Iteration 2: Closure Score & Explainability

  • Completeness Matrix (Pack-relative) + Closure Score (Replay-relative).
  • redacted vs unknown definitions in lint reporting.
  • Advanced --explain (closure gaps).

Iteration 3: Attestation & OTEL

  • DSSE envelope generation (opt-in) + offline verify command.
  • OTEL export + mapping_loss report.

Open-core Boundary

  • OSS: Soak MVP, Closure/Completeness v1, Open Packs, OTEL bridge (opt-in), Offline Verification.
  • Pro: Signing/Attestation Key Mgmt, Enforcement Gateway, Private/Advanced Packs.
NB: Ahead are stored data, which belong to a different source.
## src/rtl/axil_burst_pkg.sv

```systemverilog
// Shared types and encodings for the AXI4-Lite burst master.
// FSM state enum, command mode codes and AXI response constants.
package axil_burst_pkg;

  typedef enum logic [2:0] {
    ST_IDLE = 3'd0,
    ST_AR   = 3'd1,
    ST_R    = 3'd2,
    ST_AW_W = 3'd3,
    ST_B    = 3'd4,
    ST_DONE = 3'd5
  } state_t;

  localparam logic [1:0] MODE_NOP  = 2'b00;
  localparam logic [1:0] MODE_WR   = 2'b01;
  localparam logic [1:0] MODE_RD   = 2'b10;
  localparam logic [1:0] MODE_COPY = 2'b11;

  localparam logic [1:0] RESP_OKAY = 2'b00;

  function automatic logic mode_has_rd(input logic [1:0] m);
    return (m == MODE_RD) || (m == MODE_COPY);
  endfunction

  function automatic logic mode_has_wr(input logic [1:0] m);
    return (m == MODE_WR) || (m == MODE_COPY);
  endfunction

endpackage

```

## src/rtl/axil_word_buf.sv

```systemverilog
// DEPTH x DATA_W word buffer: one synchronous write port, two combinational
// read ports (one feeds AXI write data, one is the user read-back port).
module axil_word_buf #(
  parameter  int DEPTH  = 4,
  parameter  int DATA_W = 32,
  localparam int IDX_W  = (DEPTH > 1) ? $clog2(DEPTH) : 1
) (
  input  logic              clk,
  input  logic              we,
  input  logic [IDX_W-1:0]  widx,
  input  logic [DATA_W-1:0] wdata,
  input  logic [IDX_W-1:0]  ra_idx,
  output logic [DATA_W-1:0] ra_data,
  input  logic [IDX_W-1:0]  rb_idx,
  output logic [DATA_W-1:0] rb_data
);

  logic [DATA_W-1:0] mem [DEPTH];

  // No reset: contents survive areset by design.
  always_ff @(posedge clk) begin
    if (we && (int'(widx) < DEPTH)) mem[widx] <= wdata;
  end

  assign ra_data = (int'(ra_idx) < DEPTH) ? mem[ra_idx] : '0;
  assign rb_data = (int'(rb_idx) < DEPTH) ? mem[rb_idx] : '0;

endmodule

```

## src/rtl/axil_burst_master.sv

```systemverilog
// AXI4-Lite master moving up to DEPTH words between a local buffer and memory
// (write, read, or read-then-write copy). Define AXIL_MST_ERR_STOP_EN to abort on error.
module axil_burst_master
  import axil_burst_pkg::*;
#(
  parameter  int ADDR_W = 32,
  parameter  int DATA_W = 32,
  parameter  int DEPTH  = 4,
  localparam int CNT_W  = $clog2(DEPTH + 1),
  localparam int IDX_W  = (DEPTH > 1) ? $clog2(DEPTH) : 1,
  localparam int STRB_W = DATA_W / 8
) (
  input  logic              aclk,
  input  logic              areset,
  input  logic              start,
  input  logic [1:0]        mode,
  input  logic [ADDR_W-1:0] wr_addr,
  input  logic [ADDR_W-1:0] rd_addr,
  input  logic [CNT_W-1:0]  count,
  input  logic              wbuf_we,
  input  logic [IDX_W-1:0]  wbuf_idx,
  input  logic [DATA_W-1:0] wbuf_data,
  input  logic [IDX_W-1:0]  rbuf_idx,
  output logic [DATA_W-1:0] rbuf_data,
  output logic              busy,
  output logic              wr_done,
  output logic              rd_done,
  output logic              err,
  output logic [ADDR_W-1:0] m_awaddr,
  output logic              m_awvalid,
  input  logic              m_awready,
  output logic [DATA_W-1:0] m_wdata,
  output logic [STRB_W-1:0] m_wstrb,
  output logic              m_wvalid,
  input  logic              m_wready,
  input  logic [1:0]        m_bresp,
  input  logic              m_bvalid,
  output logic              m_bready,
  output logic [ADDR_W-1:0] m_araddr,
  output logic              m_arvalid,
  input  logic              m_arready,
  input  logic [DATA_W-1:0] m_rdata,
  input  logic [1:0]        m_rresp,
  input  logic              m_rvalid,
  output logic              m_rready
);

`ifdef AXIL_MST_ERR_STOP_EN
  localparam bit ERR_STOP = 1'b1;
`else
  localparam bit ERR_STOP = 1'b0;
`endif
  localparam int BSH = $clog2(STRB_W);

  typedef struct packed {
    logic [1:0]        mode;
    logic [ADDR_W-1:0] wr_addr;
    logic [ADDR_W-1:0] rd_addr;
    logic [CNT_W-1:0]  cnt;
  } cmd_t;

  state_t            state, state_nxt;
  cmd_t              cmd;
  logic [CNT_W-1:0]  idx, cnt_in;
  logic              aw_pend, w_pend;
  logic              accept, last, stop_r, stop_b, r_bad, b_bad, aw_ok, w_ok;
  logic              buf_we;
  logic [IDX_W-1:0]  buf_widx;
  logic [DATA_W-1:0] buf_wdata, buf_rdata;

  assign cnt_in = (count > CNT_W'(DEPTH)) ? CNT_W'(DEPTH) : count;
  assign accept = start && (state == ST_IDLE) && (mode != MODE_NOP);
  assign last   = (idx == cmd.cnt - CNT_W'(1));
  assign r_bad  = (m_rresp != RESP_OKAY);
  assign b_bad  = (m_bresp != RESP_OKAY);
  assign stop_r = ERR_STOP && r_bad;
  assign stop_b = ERR_STOP && b_bad;
  // Each write channel completes independently; leave AW_W once both have.
  assign aw_ok  = !aw_pend || m_awready;
  assign w_ok   = !w_pend || m_wready;

  // Address/data derive only from latched command, idx and buffer, all frozen while waiting on ready.
  assign m_araddr = cmd.rd_addr + (ADDR_W'(idx) << BSH);
  assign m_awaddr = cmd.wr_addr + (ADDR_W'(idx) << BSH);
  assign m_wdata  = buf_rdata;
  assign m_wstrb  = '1;

  axil_word_buf #(.DEPTH(DEPTH), .DATA_W(DATA_W)) u_buf (
    .clk    (aclk),
    .we     (buf_we),
    .widx   (buf_widx),
    .wdata  (buf_wdata),
    .ra_idx (IDX_W'(idx)),
    .ra_data(buf_rdata),
    .rb_idx (rbuf_idx),
    .rb_data(rbuf_data)
  );

  always_ff @(posedge aclk) begin
    if (areset) state <= ST_IDLE;
    else        state <= state_nxt;
  end

  always_comb begin
    state_nxt = state;
    case (state)
      ST_IDLE: if (accept) begin
        if (cnt_in == '0)          state_nxt = ST_DONE;
        else if (mode == MODE_WR)  state_nxt = ST_AW_W;
        else                       state_nxt = ST_AR;
      end
      ST_AR:   if (m_arready) state_nxt = ST_R;
      ST_R:    if (m_rvalid) begin
        if (stop_r)    state_nxt = ST_DONE;
        else if (last) state_nxt = (cmd.mode == MODE_COPY) ? ST_AW_W : ST_DONE;
        else           state_nxt = ST_AR;
      end
      ST_AW_W: if (aw_ok && w_ok) state_nxt = ST_B;
      ST_B:    if (m_bvalid) state_nxt = (stop_b || last) ? ST_DONE : ST_AW_W;
      ST_DONE: state_nxt = ST_IDLE;
      default: state_nxt = ST_IDLE;
    endcase
  end

  always_comb begin
    m_arvalid = (state == ST_AR);
    m_rready  = (state == ST_R);
    m_awvalid = (state == ST_AW_W) && aw_pend;
    m_wvalid  = (state == ST_AW_W) && w_pend;
    m_bready  = (state == ST_B);
    busy      = (state == ST_AR) || (state == ST_R) || (state == ST_AW_W) || (state == ST_B);
    buf_we    = wbuf_we && ((state == ST_IDLE) || (state == ST_DONE));
    buf_widx  = wbuf_idx;
    buf_wdata = wbuf_data;
    if ((state == ST_R) && m_rvalid) begin
      buf_we    = 1'b1;
      buf_widx  = IDX_W'(idx);
      buf_wdata = m_rdata;
    end
  end

  always_ff @(posedge aclk) begin
    if (areset) begin
      cmd     <= '0;
      idx     <= '0;
      aw_pend <= 1'b0;
      w_pend  <= 1'b0;
      wr_done <= 1'b0;
      rd_done <= 1'b0;
      err     <= 1'b0;
    end else begin
      case (state)
        ST_IDLE: if (accept) begin
          cmd     <= '{mode: mode, wr_addr: wr_addr, rd_addr: rd_addr, cnt: cnt_in};
          idx     <= '0;
          err     <= 1'b0;
          aw_pend <= (mode == MODE_WR) && (cnt_in != '0);
          w_pend  <= (mode == MODE_WR) && (cnt_in != '0);
          // A zero-length op completes immediately, so its flags go straight to set.
          if (mode_has_rd(mode)) rd_done <= (cnt_in == '0);
          if (mode_has_wr(mode)) wr_done <= (cnt_in == '0);
        end
        ST_R: if (m_rvalid) begin
          if (r_bad) err <= 1'b1;
          if (stop_r || last) begin
            rd_done <= 1'b1;
            if (!stop_r && (cmd.mode == MODE_COPY)) begin
              idx     <= '0;
              aw_pend <= 1'b1;
              w_pend  <= 1'b1;
            end
          end else begin
            idx <= idx + CNT_W'(1);
          end
        end
        ST_AW_W: begin
          if (m_awready) aw_pend <= 1'b0;
          if (m_wready)  w_pend  <= 1'b0;
        end
        ST_B: if (m_bvalid) begin
          if (b_bad) err <= 1'b1;
          if (stop_b || last) begin
            wr_done <= 1'b1;
          end else begin
            idx     <= idx + CNT_W'(1);
            aw_pend <= 1'b1;
            w_pend  <= 1'b1;
          end
        end
        default: ;
      endcase
    end
  end

endmodule

```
Acceptance Criteria (Gates)

I1:

  • assay sim soak with report.json containing schema_version and valid pass_rate/pass_all.
  • Manifest x-assay fields populated correctly.
  • Packs in OSS repo define requires_signals from v0 registry; parser validates this.

I2:

  • Completeness matrix calculation is deterministic.
  • Closure score logic documented and tested with fixed fixtures.
  • --explain renders closure gaps.

I3:

  • DSSE envelope generation (feature-flagged).
  • OTEL export produces valid SemConv + mapping_loss section in report.